Exploiting the resources of outer space might be key to the future expansion of the human species. But researchers argue that the US is trying to skew the game in its favor, with potentially disastrous consequences.
The enormous cost of lifting material into space means that any serious effort to colonize the solar system will require us to rely on resources beyond our atmosphere. Water will be the new gold thanks to its crucial role in sustaining life, as well as the fact it can be split into hydrogen fuel and oxygen for breathing.
Regolith found on the surface of rocky bodies like the moon and Mars will be a crucial building material, while some companies think it will eventually be profitable to extract precious metals and rare earth elements from asteroids and return them to Earth. But so far, there’s little in the way of regulation designed to govern how these activities should be managed.
Now two Canadian researchers argue in a paper in Science that recent policy moves by the US are part of a concerted effort to refocus international space cooperation towards short-term commercial interests, which could precipitate a “race to the bottom” that sabotages efforts to safely manage the development of space.

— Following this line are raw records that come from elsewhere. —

**src/include/pcp_pkg.sv**
```systemverilog
/*
 pcp_pkg: constants for the pack configuration and power-up block.
 assumes a 40 MHz core clock; analog comparisons arrive as pins.
*/
`default_nettype none
package pcp_pkg;
   localparam int CLK_HZ = 40_000_000;
   // configuration register field positions
   localparam int CE_OFF_BIT  = 6;
   localparam int CELL4_BIT   = 7;
   localparam int CE_THR_LSB  = 8;
   localparam int OC_THR_LSB  = 10;
   localparam int UV_THR_LSB  = 12;
   localparam int OV_THR_LSB  = 14;
   localparam int CFG_LIVE_LSB = 6;
   // defaults after reload
   localparam logic [15:0] CFG_RST_4CELL = 16'h30C0;
   localparam logic [15:0] CFG_RST_3CELL = 16'h0040;
   localparam logic [15:0] CTRL_RST      = 16'h0000;
   // control register bits
   localparam int CHG_FET_BIT = 10;
   localparam int DSG_FET_BIT = 11;
   localparam int SLEEP_BIT   = 7;
   // status bits
   localparam int STAT_OC_BIT = 0;
   localparam int STAT_CE_BIT = 2;
   // calibration guard: extra time after the longer detect delay
   localparam int GUARD_MS = 200;
   localparam int GUARD_CYC = GUARD_MS * (CLK_HZ / 1000);
   typedef enum logic [1:0] {
      PCP_SLEEP = 2'b00,
      PCP_WAKE  = 2'b01,
      PCP_RUN   = 2'b10
   } pcp_mode_t;
endpackage
`default_nettype wire

```
**src/logic/pcp_config.sv**
```systemverilog
/*
 pcp_config: configuration register, control register reset on wake,
 fet drive gating and status bits of a battery protection monitor.
 assumes a serial front end that hands over decoded register writes
 on core_clk, and analog comparators that present levels as pins.
*/
// Contract
// - after power-up or sleep the block sleeps until the supply reaches the wake level (16V four-cell, 12V three-cell).
// - each entry into normal mode clears the whole control register.
// - while both fet control bits are zero both power fets are driven off.
// - configuration bits: 0-5 ignored, 6 charge-enable switch, 7 cell count, 8-9, 10-11, 12-13, 14-15 thresholds.
// - configuration defaults are 30C0h for four cells and 0040h for three cells.
// - the over-charge field selects 4.20V, 4.25V, 4.30V or 4.35V.
// - the under-voltage field selects 1.95-2.25V (four-cell) or 2.25-2.55V (three-cell).
// - status bit 0 is one while over-current is active or the regulator is untuned.
// - status bit 2 is low-cell or over-charge when charge-enable is on, else over-charge only.
// - the over-current field selects 0.075V, 0.100V, 0.125V or 0.150V.
// - charge-enable switch zero turns the function on; cell count one means four cells.
// - writes touch only the volatile copy; reload comes from the shadow, stored on write-enable then eeprom write.
`timescale 1ns/1ps
`default_nettype none
module pcp_config #(
   parameter bit FOUR_CELL = 1'b1,
   parameter int OV_DELAY_MS = 1000,
   parameter int UV_DELAY_MS = 1000,
   parameter int CAL_CYCLES =
      (((OV_DELAY_MS > UV_DELAY_MS) ? OV_DELAY_MS : UV_DELAY_MS)
       * (pcp_pkg::CLK_HZ / 1000)) + pcp_pkg::GUARD_CYC
) (
   input  wire logic        core_clk,
   input  wire logic        arst_n,
   input  wire logic        wake_supply_level,
   input  wire logic        cfg_wr,
   input  wire logic [15:0] cfg_wdata,
   input  wire logic        ctrl_wr,
   input  wire logic [15:0] ctrl_wdata,
   input  wire logic        write_enable_cmd,
   input  wire logic        eeprom_write_cmd,
   input  wire logic        overcurrent_active,
   input  wire logic        regulator_tuned,
   input  wire logic        overcharge_flag,
   input  wire logic        lowcell_detect,
   output logic             normal_mode,
   output logic             cal_busy,
   output logic [15:0]      pack_configuration,
   output logic [15:0]      control_reg,
   output logic             charge_fet_off,
   output logic             discharge_fet_off,
   output logic [2:0]       status_bits,
   output logic [1:0]       overcharge_threshold_sel,
   output logic [1:0]       undervoltage_threshold_sel,
   output logic [1:0]       overcurrent_threshold_sel,
   output logic [1:0]       charge_enable_threshold_sel,
   output logic             cell_count_select,
   output logic             charge_enable_disable
);
   localparam logic [15:0] CFG_DEF =
      FOUR_CELL ? pcp_pkg::CFG_RST_4CELL : pcp_pkg::CFG_RST_3CELL;
   localparam int CW = $clog2(CAL_CYCLES + 1);

   // three-stage sampling of asynchronous comparator levels
   logic [2:0] wake_s, oc_s, tun_s, ov_s, lc_s;
   always_ff @(posedge core_clk or negedge arst_n) begin
      if (!arst_n) begin
         wake_s <= 3'h0;
         oc_s   <= 3'h0;
         tun_s  <= 3'h0;
         ov_s   <= 3'h0;
         lc_s   <= 3'h0;
      end else begin
         wake_s <= {wake_s[1:0], wake_supply_level};
         oc_s   <= {oc_s[1:0], overcurrent_active};
         tun_s  <= {tun_s[1:0], regulator_tuned};
         ov_s   <= {ov_s[1:0], overcharge_flag};
         lc_s   <= {lc_s[1:0], lowcell_detect};
      end
   end
   logic wake_q, oc_q, tun_q, ov_q, lc_q;
   always_ff @(posedge core_clk or negedge arst_n) begin
      if (!arst_n) begin
         wake_q <= 1'b0;
         oc_q   <= 1'b0;
         tun_q  <= 1'b0;
         ov_q   <= 1'b0;
         lc_q   <= 1'b0;
      end else begin
         if (wake_s[1] == wake_s[2]) wake_q <= wake_s[2];
         if (oc_s[1] == oc_s[2])     oc_q   <= oc_s[2];
         if (tun_s[1] == tun_s[2])   tun_q  <= tun_s[2];
         if (ov_s[1] == ov_s[2])     ov_q   <= ov_s[2];
         if (lc_s[1] == lc_s[2])     lc_q   <= lc_s[2];
      end
   end

   // the wake comparator pin itself encodes the variant level
   pcp_pkg::pcp_mode_t mode;
   logic sleep_req;
   assign sleep_req = control_reg[pcp_pkg::SLEEP_BIT];
   always_ff @(posedge core_clk or negedge arst_n) begin
      if (!arst_n) begin
         mode <= pcp_pkg::PCP_SLEEP;
      end else begin
         case (mode)
            pcp_pkg::PCP_SLEEP: begin
               if (wake_q) mode <= pcp_pkg::PCP_WAKE;
            end
            pcp_pkg::PCP_WAKE:  mode <= pcp_pkg::PCP_RUN;
            pcp_pkg::PCP_RUN:   if (sleep_req) mode <= pcp_pkg::PCP_SLEEP;
            default:            mode <= pcp_pkg::PCP_SLEEP;
         endcase
      end
   end
   always_ff @(posedge core_clk or negedge arst_n) begin
      if (!arst_n) normal_mode <= 1'b0;
      else normal_mode <= (mode == pcp_pkg::PCP_RUN) && !sleep_req;
   end

   // calibration window: informational; the controller must honour it
   logic [CW-1:0] cal_cnt;
   always_ff @(posedge core_clk or negedge arst_n) begin
      if (!arst_n) begin
         cal_cnt  <= '0;
         cal_busy <= 1'b0;
      end else if (mode == pcp_pkg::PCP_WAKE) begin
         cal_cnt  <= CW'(CAL_CYCLES);
         cal_busy <= 1'b1;
      end else if (cal_cnt != '0) begin
         cal_cnt  <= cal_cnt - 1'b1;
         cal_busy <= (cal_cnt != CW'(1));
      end else begin
         cal_busy <= 1'b0;
      end
   end

   // nonvolatile shadow; its reset value stands for the factory image
   logic [15:0] shadow;
   logic        wren_latch;
   always_ff @(posedge core_clk or negedge arst_n) begin
      if (!arst_n) begin
         shadow     <= CFG_DEF;
         wren_latch <= 1'b0;
      end else begin
         if (write_enable_cmd) wren_latch <= 1'b1;
         else if (eeprom_write_cmd) wren_latch <= 1'b0;
         if (eeprom_write_cmd && wren_latch)
            shadow <= pack_configuration;
      end
   end
   always_ff @(posedge core_clk or negedge arst_n) begin
      if (!arst_n) begin
         pack_configuration <= CFG_DEF;
      end else if (mode == pcp_pkg::PCP_WAKE) begin
         pack_configuration <= shadow;
      end else if (cfg_wr && mode == pcp_pkg::PCP_RUN) begin
         // low six bits are ignored and read as zero
         pack_configuration <= {cfg_wdata[15:6], 6'h00};
      end
   end

   always_ff @(posedge core_clk or negedge arst_n) begin
      if (!arst_n) control_reg <= pcp_pkg::CTRL_RST;
      else if (mode != pcp_pkg::PCP_RUN)
         control_reg <= pcp_pkg::CTRL_RST;
      else if (ctrl_wr) control_reg <= ctrl_wdata;
   end

   // fet gates: a zero control bit means the fet is held off
   always_ff @(posedge core_clk or negedge arst_n) begin
      if (!arst_n) begin
         charge_fet_off    <= 1'b1;
         discharge_fet_off <= 1'b1;
      end else begin
         charge_fet_off    <= !control_reg[pcp_pkg::CHG_FET_BIT] ||
                              (mode != pcp_pkg::PCP_RUN);
         discharge_fet_off <= !control_reg[pcp_pkg::DSG_FET_BIT] ||
                              (mode != pcp_pkg::PCP_RUN);
      end
   end

   always_ff @(posedge core_clk or negedge arst_n) begin
      if (!arst_n) status_bits <= 3'h1;
      else begin
         status_bits[pcp_pkg::STAT_OC_BIT] <= oc_q || !tun_q;
         status_bits[1] <= 1'b0;
         status_bits[pcp_pkg::STAT_CE_BIT] <= ov_q ||
            (!pack_configuration[pcp_pkg::CE_OFF_BIT] && lc_q);
      end
   end

   // decoded fields feed the analog threshold selectors
   always_ff @(posedge core_clk or negedge arst_n) begin
      if (!arst_n) begin
         overcharge_threshold_sel    <= CFG_DEF[15:14];
         undervoltage_threshold_sel  <= CFG_DEF[13:12];
         overcurrent_threshold_sel   <= CFG_DEF[11:10];
         charge_enable_threshold_sel <= CFG_DEF[9:8];
         cell_count_select           <= CFG_DEF[7];
         charge_enable_disable       <= CFG_DEF[6];
      end else begin
         overcharge_threshold_sel    <= pack_configuration[15:14];
         undervoltage_threshold_sel  <= pack_configuration[13:12];
         overcurrent_threshold_sel   <= pack_configuration[11:10];
         charge_enable_threshold_sel <= pack_configuration[9:8];
         cell_count_select           <= pack_configuration[7];
         charge_enable_disable       <= pack_configuration[6];
      end
   end
endmodule
`default_nettype wire

```
**config.mk**
```make
export PLATFORM = sky130hd
export DESIGN_NAME = pcp_config
export DESIGN_NICKNAME = d
export VERILOG_FILES = /design/src/include/pcp_pkg.sv /design/src/logic/pcp_config.sv
export SDC_FILE = /design/constraint.sdc
export NUM_CORES = 1
export LEC_CHECK = 0
export BUFFER_PORTS_ARGS = -buffer_cell sky130_fd_sc_hd__buf_4
export CELL_PAD_IN_SITES_DETAIL_PLACEMENT = 0
export CELL_PAD_IN_SITES_GLOBAL_PLACEMENT = 2
export CORE_UTILIZATION = 38
export DETAILED_ROUTE_END_ITERATION = 10
export GPL_ROUTABILITY_DRIVEN = 1
export PLACE_DENSITY = 0.9
export SYNTH_ARGS = -nofsm -noshare
export SYNTH_HDL_FRONTEND = slang
export SYNTH_SLANG_ARGS = --single-unit
```
**constraint.sdc**
```tcl
create_clock -name core_clk -period 3.4 [get_ports core_clk]
set_input_delay 0.85 -clock core_clk [delete_from_list [all_inputs] [get_ports core_clk]]
set_output_delay 0.85 -clock core_clk [all_outputs]
set_load 0.05 [all_outputs]
```
===== src/design/mos_pkg.sv =====
// mos_pkg: shared constants and types for the module option setup bytes
package mos_pkg;

  // ----------------------------------------------------------------
  // link options byte field positions
  // ----------------------------------------------------------------
  localparam int MOS_LNK_LF_BIT = 7;
  localparam int MOS_LNK_PAR_ODD_BIT = 6;
  localparam int MOS_LNK_PAR_EN_BIT = 5;
  localparam int MOS_LNK_EXT_ADDR_BIT = 4;
  localparam int MOS_LNK_BAUD_LSB = 0;
  localparam int MOS_BAUD_W = 4;

  // ----------------------------------------------------------------
  // module options byte field positions
  // ----------------------------------------------------------------
  localparam int MOS_OPT_ALM_EN_BIT = 7;
  localparam int MOS_OPT_LO_LATCH_BIT = 6;
  localparam int MOS_OPT_HI_LATCH_BIT = 5;
  localparam int MOS_OPT_VARIANT_BIT = 4;
  localparam int MOS_OPT_FAHR_BIT = 3;
  localparam int MOS_OPT_ECHO_BIT = 2;

  // ----------------------------------------------------------------
  // reset values and fixed codes
  // ----------------------------------------------------------------
  localparam logic [7:0] MOS_OPT_RESET = 8'h01;
  localparam logic [7:0] MOS_LNK_RESET = 8'h07;
  localparam int MOS_DEFAULT_BAUD_RATE = 300;
  localparam logic [MOS_BAUD_W-1:0] MOS_BAUD_CODE_300 = 4'h7;
  localparam int MOS_CJC_FIXED_REF_DEGC = 0;

  // ----------------------------------------------------------------
  // alarm channels
  // ----------------------------------------------------------------
  localparam int MOS_NUM_ALARMS = 2;
  localparam int MOS_ALM_LO = 0;
  localparam int MOS_ALM_HI = 1;
  localparam int MOS_CMD_LATCH_BIT = 0;

  // decoded host commands that touch the setup bytes
  typedef enum logic [2:0] {
    MOS_OP_NONE = 3'h0,
    MOS_OP_SETUP_WRITE = 3'h1,
    MOS_OP_ALARMS_ON = 3'h2,
    MOS_OP_ALARMS_OFF = 3'h3,
    MOS_OP_LOW_ALARM = 3'h4,
    MOS_OP_HIGH_ALARM = 3'h5,
    MOS_OP_MODULE_RESET = 3'h6,
    MOS_OP_ALARM_CLEAR = 3'h7
  } mos_op_t;

  // one command: data[15:8] link byte, data[7:0] options byte
  typedef struct packed {
    logic valid;
    mos_op_t op;
    logic [15:0] data;
  } mos_cmd_t;

  // received character with its parity bit
  typedef struct packed {
    logic valid;
    logic parity;
    logic [7:0] char;
  } mos_char_t;

endpackage : mos_pkg


===== src/design/mos_alarm_hold.sv =====
// mos_alarm_hold: one alarm output, latching or momentary
`timescale 1ns/100ps
module mos_alarm_hold
  import mos_pkg::*;
(
  input wire logic i_sys_clk,
  input wire logic i_sys_rst,
  input wire logic i_latch_en,
  input wire logic i_trip,
  input wire logic i_clear,
  output logic o_alarm
);

  logic next_alarm;

  // ----------------------------------------------------------------
  // hold logic
  // ----------------------------------------------------------------
  // a trip in the clear cycle wins, so no event is lost
  always_comb begin
    if (i_latch_en) begin
      next_alarm = i_trip | (o_alarm & ~i_clear);
    end else begin
      next_alarm = i_trip;
    end
  end

  // state register
  always_ff @(posedge i_sys_clk) begin
    if (i_sys_rst) begin
      o_alarm <= 1'b0;
    end else begin
      o_alarm <= next_alarm;
    end
  end

endmodule : mos_alarm_hold
--- src/common/rct_cfg.svh ---
`ifndef RCT_CFG_SVH
`define RCT_CFG_SVH

`define RCT_OFF_STATUS   8'h40
`define RCT_OFF_IRQ_STAT 8'h44
`define RCT_OFF_IRQ_MASK 8'h48
`define RCT_OFF_WDT_CTRL 8'h4c
`define RCT_OFF_SRAM     8'h50
`define RCT_OFF_WDT_LOAD 8'h54

`define RCT_POR_BIT 0
`define RCT_EXT_BIT 1
`define RCT_WD_BIT  2
`define RCT_SW_BIT  3

`define RCT_CAUSE_RST 4'h1
`define RCT_SOFTWARE_RESET_FLAG_KEY 32'h05fa0004

`define RCT_CLK_HZ   25000000
`define RCT_CLK_MHZ  25
`define RCT_WDT_S    32
`define RCT_HOLD_NS  640
`define RCT_HOLD_CYC ((`RCT_HOLD_NS * `RCT_CLK_MHZ + 999) / 1000)

`endif

--- src/common/rct_pkg.sv ---
package rct_pkg;

  typedef enum logic [0:0] {
    RCT_RUN  = 1'b0,
    RCT_HOLD = 1'b1
  } rct_fsm_t;

  typedef struct packed {
    logic        rd;
    logic        wr;
    logic [7:0]  addr;
    logic [31:0] wdata;
  } rct_bus_req_t;

  typedef struct packed {
    rct_fsm_t    fsm;
    logic [4:0]  cnt;
    logic        por;
    logic [3:0]  cause;
    logic [3:0]  pend;
    logic [3:0]  irq_stat;
    logic [3:0]  irq_mask;
    logic        wdt_en;
    logic [31:0] wdt_load;
    logic        sram_valid;
    logic        dl_seen;
    logic        boot_start;
    logic        ext_s1;
    logic        ext_s2;
    logic [31:0] rdata;
  } rct_state_t;

endpackage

Aaron Boley and Michael Byers at the University of British Columbia trace back the start of this push to the 2015 Commercial Space Launch Competitiveness Act, which gave US citizens and companies the right to own and sell space resources under US law. In April this year, President Trump doubled down with an executive order affirming the right to commercial space mining and explicitly rejecting the idea that space is a “global commons,” flying in the face of established international norms.
Since then, NASA has announced that any countries wishing to partner on its forthcoming Artemis missions designed to establish a permanent human presence on the moon will have to sign bilateral agreements known as Artemis Accords. These agreements will enshrine the idea that commercial space mining will be governed by national laws rather than international ones, the authors write, and that companies can declare “safety zones” around their operations to exclude others.
Speaking to Space.com Mike Gold, the acting associate administrator for NASA’s Office of International and Interagency Relations, disputes the authors’ characterization of the accords and says they are based on the internationally-recognized Outer Space Treaty. He says they don’t include agreement on national regulation of mining or companies’ rights to establish safety zones, though they do assert the right to extract and use space resources.
But given that they’ve yet to be released or even finalized, it’s not clear how far these rights extend or how they are enshrined in the agreements. And the authors point out that the fact that they are being negotiated bilaterally means the US will be able to use its dominant position to push its interpretation of international law and its overtly commercial goals for space development.
Space policy designed around the exploitation of resources holds many dangers, say the paper authors. For a start, loosely-regulated space mining could result in the destruction of deposits that could hold invaluable scientific information. It could also kick up dangerous amounts of lunar dust that can cause serious damage to space vehicles, increase the amount of space debris, or in a worst-case scenario, create meteorites that could threaten satellites or even impact Earth.
By eschewing a multilateral approach to setting space policy, the US also opens the door to a free-for-all where every country makes up its own rules. Russia is highly critical of the Artemis Accords process and China appears to be frozen out of it, suggesting that two major space powers will not be bound by the new rules. That potentially sets the scene for a race to the bottom, where countries compete to set the laxest rules for space mining to attract investment.
The authors call on other nations to speak up and attempt to set rules through the UN Committee on the Peaceful Uses of Outer Space. Writing in The Conversation, Scott Shackelford from Indiana University suggests a good model could be the 1959 Antarctic Treaty, which froze territorial claims and reserved the continent for “peaceful purposes” and “scientific investigation.”
But the momentum behind the US’ push might be difficult to overcome. Last month, the agency announced it would pay companies to excavate small amounts of regolith on the moon. Boley and Byers admit that if this went ahead and was not protested by other nations, it could set a precedent in international law that would be hard to overcome.
For better or worse, it seems that US dominance in space exploration means it’s in the driver’s seat when it comes to setting the rules. As they say, to the victor go the spoils.